REAL-MM-RAG: A Real-World Multi-Modal Retrieval Benchmark
This work addresses the need for better evaluation and improvement of retrieval in multi-modal RAG systems, particularly for real-world applications, though it is incremental as it builds on existing RAG frameworks.
The authors tackled the problem of evaluating multi-modal document retrieval for RAG systems by introducing REAL-MM-RAG, a benchmark that captures real-world challenges like multi-modal documents and query rephrasing, which revealed significant model weaknesses in handling table-heavy documents and robustness to rephrasing. They improved retrieval performance by curating training datasets and fine-tuning models, achieving state-of-the-art results on their benchmark.

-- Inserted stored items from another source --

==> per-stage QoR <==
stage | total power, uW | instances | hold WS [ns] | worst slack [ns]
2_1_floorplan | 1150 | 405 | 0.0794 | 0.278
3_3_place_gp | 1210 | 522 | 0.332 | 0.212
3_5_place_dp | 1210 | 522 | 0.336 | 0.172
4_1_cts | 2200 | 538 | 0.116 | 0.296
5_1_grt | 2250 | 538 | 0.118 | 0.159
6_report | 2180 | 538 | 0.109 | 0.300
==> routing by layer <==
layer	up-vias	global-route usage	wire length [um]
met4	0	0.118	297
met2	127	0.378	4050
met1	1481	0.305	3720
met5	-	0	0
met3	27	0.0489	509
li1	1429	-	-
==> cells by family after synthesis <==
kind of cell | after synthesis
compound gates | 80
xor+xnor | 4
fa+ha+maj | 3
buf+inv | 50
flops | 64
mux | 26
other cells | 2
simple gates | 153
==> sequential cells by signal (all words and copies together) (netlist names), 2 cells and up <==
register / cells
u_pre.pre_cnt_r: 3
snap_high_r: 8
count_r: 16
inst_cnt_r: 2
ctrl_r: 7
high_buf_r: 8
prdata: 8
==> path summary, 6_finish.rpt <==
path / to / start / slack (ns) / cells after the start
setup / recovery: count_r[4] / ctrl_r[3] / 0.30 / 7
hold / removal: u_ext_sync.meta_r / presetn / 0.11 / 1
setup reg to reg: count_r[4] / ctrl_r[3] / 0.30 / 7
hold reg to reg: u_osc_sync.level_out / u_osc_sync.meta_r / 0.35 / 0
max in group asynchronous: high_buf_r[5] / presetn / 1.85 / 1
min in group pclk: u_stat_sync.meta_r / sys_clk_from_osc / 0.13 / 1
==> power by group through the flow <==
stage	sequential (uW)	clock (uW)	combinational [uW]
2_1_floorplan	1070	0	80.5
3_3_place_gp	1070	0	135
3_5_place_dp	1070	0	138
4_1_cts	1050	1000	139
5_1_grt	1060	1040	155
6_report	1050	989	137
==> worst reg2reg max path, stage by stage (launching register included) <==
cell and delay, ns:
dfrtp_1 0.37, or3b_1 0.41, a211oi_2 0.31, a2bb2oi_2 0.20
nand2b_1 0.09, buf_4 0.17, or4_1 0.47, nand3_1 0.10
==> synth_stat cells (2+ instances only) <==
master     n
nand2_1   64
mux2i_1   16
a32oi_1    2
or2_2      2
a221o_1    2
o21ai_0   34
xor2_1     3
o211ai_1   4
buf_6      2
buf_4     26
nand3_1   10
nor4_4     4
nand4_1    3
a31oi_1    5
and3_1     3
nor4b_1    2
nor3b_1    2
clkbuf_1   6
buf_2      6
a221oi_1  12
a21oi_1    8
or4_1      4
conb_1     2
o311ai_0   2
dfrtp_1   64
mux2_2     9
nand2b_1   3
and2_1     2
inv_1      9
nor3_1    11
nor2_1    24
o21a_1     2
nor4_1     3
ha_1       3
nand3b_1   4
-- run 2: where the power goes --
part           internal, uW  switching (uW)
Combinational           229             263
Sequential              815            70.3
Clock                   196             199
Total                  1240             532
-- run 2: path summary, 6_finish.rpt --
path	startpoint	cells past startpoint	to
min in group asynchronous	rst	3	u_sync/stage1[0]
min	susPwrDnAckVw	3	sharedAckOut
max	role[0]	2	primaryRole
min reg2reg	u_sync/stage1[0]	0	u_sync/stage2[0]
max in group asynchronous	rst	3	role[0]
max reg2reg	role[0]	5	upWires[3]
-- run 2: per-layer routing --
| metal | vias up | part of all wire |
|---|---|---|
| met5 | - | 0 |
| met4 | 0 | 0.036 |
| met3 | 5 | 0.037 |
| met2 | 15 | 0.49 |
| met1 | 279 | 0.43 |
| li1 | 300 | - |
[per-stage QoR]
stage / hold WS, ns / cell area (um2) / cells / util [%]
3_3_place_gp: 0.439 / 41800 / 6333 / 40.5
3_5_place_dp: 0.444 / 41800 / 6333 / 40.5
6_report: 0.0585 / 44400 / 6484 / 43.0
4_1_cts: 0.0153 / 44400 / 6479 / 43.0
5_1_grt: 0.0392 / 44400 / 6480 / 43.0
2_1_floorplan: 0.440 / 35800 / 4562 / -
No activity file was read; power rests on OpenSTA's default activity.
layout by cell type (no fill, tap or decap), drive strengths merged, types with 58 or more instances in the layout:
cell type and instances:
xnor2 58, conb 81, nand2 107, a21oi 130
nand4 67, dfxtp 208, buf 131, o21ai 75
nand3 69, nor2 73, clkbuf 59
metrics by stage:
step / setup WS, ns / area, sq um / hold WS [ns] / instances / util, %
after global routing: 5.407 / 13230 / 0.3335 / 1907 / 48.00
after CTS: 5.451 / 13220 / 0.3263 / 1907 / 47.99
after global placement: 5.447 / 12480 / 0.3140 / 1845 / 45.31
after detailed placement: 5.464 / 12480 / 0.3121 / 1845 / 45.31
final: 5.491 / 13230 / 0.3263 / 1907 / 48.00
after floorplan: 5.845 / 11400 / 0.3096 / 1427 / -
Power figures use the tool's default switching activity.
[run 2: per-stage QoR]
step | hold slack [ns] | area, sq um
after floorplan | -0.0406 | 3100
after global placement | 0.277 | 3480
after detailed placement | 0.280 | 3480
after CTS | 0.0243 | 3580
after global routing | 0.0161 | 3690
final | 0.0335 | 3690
`config.mk`:
```
export PLATFORM = sky130hd
export DESIGN_NAME = pmc_power_ctrl
export DESIGN_NICKNAME = d
export VERILOG_FILES = /design/src/rtl/pmc_pkg.sv /design/src/rtl/pmc_clock_loss.sv /design/src/rtl/pmc_power_ctrl.sv
export SDC_FILE = /design/constraint.sdc
export NUM_CORES = 1
export LEC_CHECK = 0
export ABC_AREA = 1
export BUFFER_PORTS_ARGS = -buffer_cell sky130_fd_sc_hd__buf_4
export CAP_MARGIN = 20
export CORE_MARGIN = 2
export CORE_UTILIZATION = 41
export DETAILED_ROUTE_END_ITERATION = 6
export GPL_TIMING_DRIVEN = 0
export PLACE_DENSITY_LB_ADDON = 0.3
export SYNTH_ARGS = -nofsm -noshare
export SYNTH_HDL_FRONTEND = slang
export SYNTH_SLANG_ARGS = --single-unit
```
`constraint.sdc`:
```
create_clock -name hclk -period 1.35 [get_ports hclk]
set_input_delay 0.27 -clock hclk [delete_from_list [all_inputs] [get_ports hclk]]
set_output_delay 0.27 -clock hclk [all_outputs]
set_load 0.005 [all_outputs]
```
`src/rtl/pmc_pkg.sv`:
```
// Constants shared by the power-mode controller and its clock-loss timer.
// Assumes a 25 MHz system clock and a single AHB-Lite slave port.
`default_nettype none

package pmc_pkg;

	// ***************************************************
	// Register map (byte addresses on AHB, one word each)
	// ***************************************************
	// Printed register index; the byte address is four times it
	localparam logic [7:0] POWER_CONTROL_INDEX = 8'h87;
	localparam logic [11:0] POWER_CONTROL_ADDR = {2'h0, POWER_CONTROL_INDEX, 2'h0};
	localparam logic [7:0] STATUS_INDEX = 8'h88;
	localparam logic [11:0] STATUS_ADDR = {2'h0, STATUS_INDEX, 2'h0};
	localparam logic [7:0] CONFIG_INDEX = 8'h89;
	localparam logic [11:0] CONFIG_ADDR = {2'h0, CONFIG_INDEX, 2'h0};

	// ***************************************************
	// Field positions and reset values
	// ***************************************************
	localparam int IDLE_BIT = 0;
	localparam int STOP_BIT = 1;
	localparam logic [7:0] POWER_CONTROL_RESET = 8'h00;

	localparam int WDOG_EN_BIT = 0;
	localparam int MCD_EN_BIT = 1;
	localparam int SUSPEND_BIT = 2;
	localparam logic [7:0] CONFIG_RESET = 8'h01;

	localparam int ST_MODE_LSB = 0;
	localparam int ST_MCD_RST_BIT = 2;
	localparam int ST_WDOG_RST_BIT = 3;
	localparam int ST_EXT_RST_BIT = 4;

	localparam logic [15:0] RESET_VECTOR = 16'h0000;

	// ***************************************************
	// Timing
	// ***************************************************
	localparam int CLK_FREQ_KHZ = 25000;
	localparam int MCD_TIMEOUT_US = 100;
	// Longest time: round down, never below one cycle
	localparam int MCD_CYCLES_RAW = (MCD_TIMEOUT_US * CLK_FREQ_KHZ) / 1000;
	localparam int MCD_CYCLES = (MCD_CYCLES_RAW < 1) ? 1 : MCD_CYCLES_RAW;
	localparam logic [11:0] MCD_LIMIT = 12'(MCD_CYCLES - 1);

	typedef enum logic [1:0] {
		PMC_RUN,
		PMC_IDLE,
		PMC_STOP,
		PMC_SUSPEND
	} pmc_mode_e;

endpackage : pmc_pkg

`default_nettype wire

```
`src/rtl/pmc_clock_loss.sv`:
```
// Missing-clock timer: fires a one-cycle reset request when no clock
// activity marker has been seen for the timeout while enabled.
// Assumes clk_seen is a synchronous pulse from the oscillator monitor.
`default_nettype none

module pmc_clock_loss (
	input wire logic hclk,
	input wire logic hresetn,
	input wire logic enable,
	input wire logic clk_seen,
	output logic fire
);

	logic [11:0] count;
	wire logic at_limit;

	assign at_limit = (count == pmc_pkg::MCD_LIMIT);

	always_ff @(posedge hclk or negedge hresetn) begin
		if (!hresetn) begin
			count <= 12'h000;
			fire <= 1'b0;
		end else begin
			fire <= enable && !clk_seen && at_limit;
			if (!enable || clk_seen || at_limit) begin
				count <= 12'h000;
			end else begin
				count <= count + 12'h001;
			end
		end
	end
endmodule : pmc_clock_loss

`default_nettype wire

```
`src/rtl/pmc_power_ctrl.sv`:
```
// Power-mode controller: power_control register on AHB-Lite, Idle, Stop
// and Suspend sequencing, and reset handling that ends every mode.
// Assumes the CPU pulses cpu_instr_done as each instruction retires and
// that irq_pending already carries only enabled interrupts.
//
// Summary of operation
// - Writing the idle bit halts the CPU once the writing instruction finishes.
// - In idle, state is kept and clocks and peripherals keep running.
// - An enabled interrupt during idle clears the idle bit and resumes.
// - After interrupt service, execution continues at the instruction after.
// - A reset during idle runs the reset sequence, fetching from zero.
// - An enabled watchdog keeps counting in idle and may reset it.
// - Writing the stop bit enters stop once the writing instruction completes.
// - Stop halts oscillator, CPU and digital peripherals, not the external oscillator.
// - In stop all interrupts and timers are held, except clock-loss detection.
// - Only a reset ends stop, then execution starts at address zero.
// - An enabled clock-loss detector resets the device, ending stop.
// - Suspend stops the internal oscillator until a wake event.
`default_nettype none

module pmc_power_ctrl (
	input wire logic hclk,
	input wire logic hresetn,
	input wire logic hsel,
	input wire logic [31:0] haddr,
	input wire logic [1:0] htrans,
	input wire logic hwrite,
	input wire logic [2:0] hsize,
	input wire logic [31:0] hwdata,
	input wire logic hready,
	output logic hreadyout,
	output logic hresp,
	output logic [31:0] hrdata,
	input wire logic cpu_instr_done,
	input wire logic irq_pending,
	input wire logic ext_reset,
	input wire logic watchdog_reset,
	input wire logic clk_seen,
	input wire logic wake_event,
	output logic cpu_halt,
	output logic idle_wake,
	output logic periph_halt,
	output logic irq_timer_hold,
	output logic osc_stop,
	output logic watchdog_run,
	output logic mcd_run,
	output logic reset_req,
	output logic [15:0] reset_vector
);

	// ***************************************************
	// Bus slave
	// ***************************************************
	logic dp_write;
	logic [11:0] dp_addr;
	logic [7:0] power_control;
	logic [7:0] config_reg;
	logic [4:0] status_flags;
	pmc_pkg::pmc_mode_e mode;
	pmc_pkg::pmc_mode_e next_mode;

	wire logic addr_phase;
	wire logic wr_power;
	wire logic wr_config;
	wire logic mcd_fire;
	wire logic any_reset;
	wire logic [7:0] power_readback;
	wire logic [7:0] status_word;

	assign hreadyout = 1'b1;
	assign hresp = 1'b0;
	// Transfer size is not checked: software only ever moves whole words here
	assign addr_phase = hsel && hready && htrans[1];
	assign wr_power = dp_write && (dp_addr == pmc_pkg::POWER_CONTROL_ADDR);
	assign wr_config = dp_write && (dp_addr == pmc_pkg::CONFIG_ADDR);

	assign power_readback = {power_control[7:1], 1'b0};
	assign status_word = {3'h0, status_flags[4:2], mode};

	// Unmapped addresses read zero and ignore writes
	assign hrdata = (dp_addr == pmc_pkg::POWER_CONTROL_ADDR) ? {24'h000000, power_readback} :
		(dp_addr == pmc_pkg::STATUS_ADDR) ? {24'h000000, status_word} :
		(dp_addr == pmc_pkg::CONFIG_ADDR) ? {24'h000000, config_reg} : 32'h00000000;

	always_ff @(posedge hclk or negedge hresetn) begin
		if (!hresetn) begin
			dp_write <= 1'b0;
			dp_addr <= 12'h000;
		end else begin
			dp_write <= addr_phase && hwrite;
			if (addr_phase) begin
				dp_addr <= haddr[11:0];
			end
		end
	end

	// ***************************************************
	// Reset sources
	// ***************************************************
	pmc_clock_loss u_clock_loss (
		.hclk(hclk),
		.hresetn(hresetn),
		.enable(config_reg[pmc_pkg::MCD_EN_BIT]),
		.clk_seen(clk_seen),
		.fire(mcd_fire)
	);

	assign any_reset = ext_reset || watchdog_reset || mcd_fire;

	// ***************************************************
	// Mode sequencing
	// ***************************************************
	// Stop wins when both select bits are written together
	always_comb begin
		next_mode = mode;
		unique case (mode)
			pmc_pkg::PMC_RUN: begin
				if (cpu_instr_done && power_control[pmc_pkg::STOP_BIT]) begin
					next_mode = pmc_pkg::PMC_STOP;
				end else if (cpu_instr_done && power_control[pmc_pkg::IDLE_BIT]) begin
					next_mode = pmc_pkg::PMC_IDLE;
				end else if (config_reg[pmc_pkg::SUSPEND_BIT]) begin
					next_mode = pmc_pkg::PMC_SUSPEND;
				end
			end
			pmc_pkg::PMC_IDLE: begin
				if (irq_pending) begin
					next_mode = pmc_pkg::PMC_RUN;
				end
			end
			pmc_pkg::PMC_STOP: next_mode = pmc_pkg::PMC_STOP;
			pmc_pkg::PMC_SUSPEND: begin
				if (wake_event) begin
					next_mode = pmc_pkg::PMC_RUN;
				end
			end
		endcase
		if (any_reset) begin
			next_mode = pmc_pkg::PMC_RUN;
		end
	end

	always_ff @(posedge hclk or negedge hresetn) begin
		if (!hresetn) begin
			mode <= pmc_pkg::PMC_RUN;
		end else begin
			mode <= next_mode;
		end
	end

	// ***************************************************
	// Registers
	// ***************************************************
	// wake clears idle bit
	// A software write in the wake cycle wins over the hardware clear
	always_ff @(posedge hclk or negedge hresetn) begin
		if (!hresetn) begin
			power_control <= pmc_pkg::POWER_CONTROL_RESET;
		end else if (any_reset) begin
			power_control <= pmc_pkg::POWER_CONTROL_RESET;
		end else if (wr_power) begin
			power_control <= hwdata[7:0];
		end else if (mode == pmc_pkg::PMC_IDLE && irq_pending) begin
			power_control[pmc_pkg::IDLE_BIT] <= 1'b0;
		end
	end

	// Suspend request bit self-clears once the mode is taken
	always_ff @(posedge hclk or negedge hresetn) begin
		if (!hresetn) begin
			config_reg <= pmc_pkg::CONFIG_RESET;
		end else if (wr_config) begin
			config_reg <= hwdata[7:0];
		end else if (next_mode == pmc_pkg::PMC_SUSPEND || any_reset) begin
			config_reg[pmc_pkg::SUSPEND_BIT] <= 1'b0;
		end
	end

	// Cause of the last internal or external reset, kept across it
	always_ff @(posedge hclk or negedge hresetn) begin
		if (!hresetn) begin
			status_flags <= 5'h00;
		end else if (any_reset) begin
			status_flags <= {ext_reset, watchdog_reset, mcd_fire, 2'h0};
		end
	end

	// ***************************************************
	// Outputs
	// ***************************************************
	always_ff @(posedge hclk or negedge hresetn) begin
		if (!hresetn) begin
			reset_req <= 1'b0;
			idle_wake <= 1'b0;
		end else begin
			reset_req <= any_reset;
			idle_wake <= (mode == pmc_pkg::PMC_IDLE) && irq_pending && !any_reset;
		end
	end

	assign reset_vector = pmc_pkg::RESET_VECTOR;
	assign cpu_halt = (mode != pmc_pkg::PMC_RUN);
	assign periph_halt = (mode == pmc_pkg::PMC_STOP);
	assign irq_timer_hold = (mode == pmc_pkg::PMC_STOP);
	assign osc_stop = (mode == pmc_pkg::PMC_STOP) || (mode == pmc_pkg::PMC_SUSPEND);
	assign watchdog_run = config_reg[pmc_pkg::WDOG_EN_BIT] && (mode != pmc_pkg::PMC_STOP);
	assign mcd_run = config_reg[pmc_pkg::MCD_EN_BIT];
endmodule : pmc_power_ctrl

`default_nettype wire

```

Accurate multi-modal document retrieval is crucial for Retrieval-Augmented Generation (RAG), yet existing benchmarks do not fully capture real-world challenges with their current design. We introduce REAL-MM-RAG, an automatically generated benchmark designed to address four key properties essential for real-world retrieval: (i) multi-modal documents, (ii) enhanced difficulty, (iii) Realistic-RAG queries and (iv) accurate labeling. Additionally, we propose a multi-difficulty-level scheme based on query rephrasing to evaluate models' semantic understanding beyond keyword matching. Our benchmark reveals significant model weaknesses, particularly in handling table-heavy documents and robustness to query rephrasing. To mitigate these shortcomings, we curate a rephrased training set and introduce a new finance-focused, table-heavy dataset. Fine-tuning on these datasets enables models to achieve state-of-the-art retrieval performance on REAL-MM-RAG benchmark. Our work offers a better way to evaluate and improve retrieval in multi-modal RAG systems while also providing training data and models that address current limitations.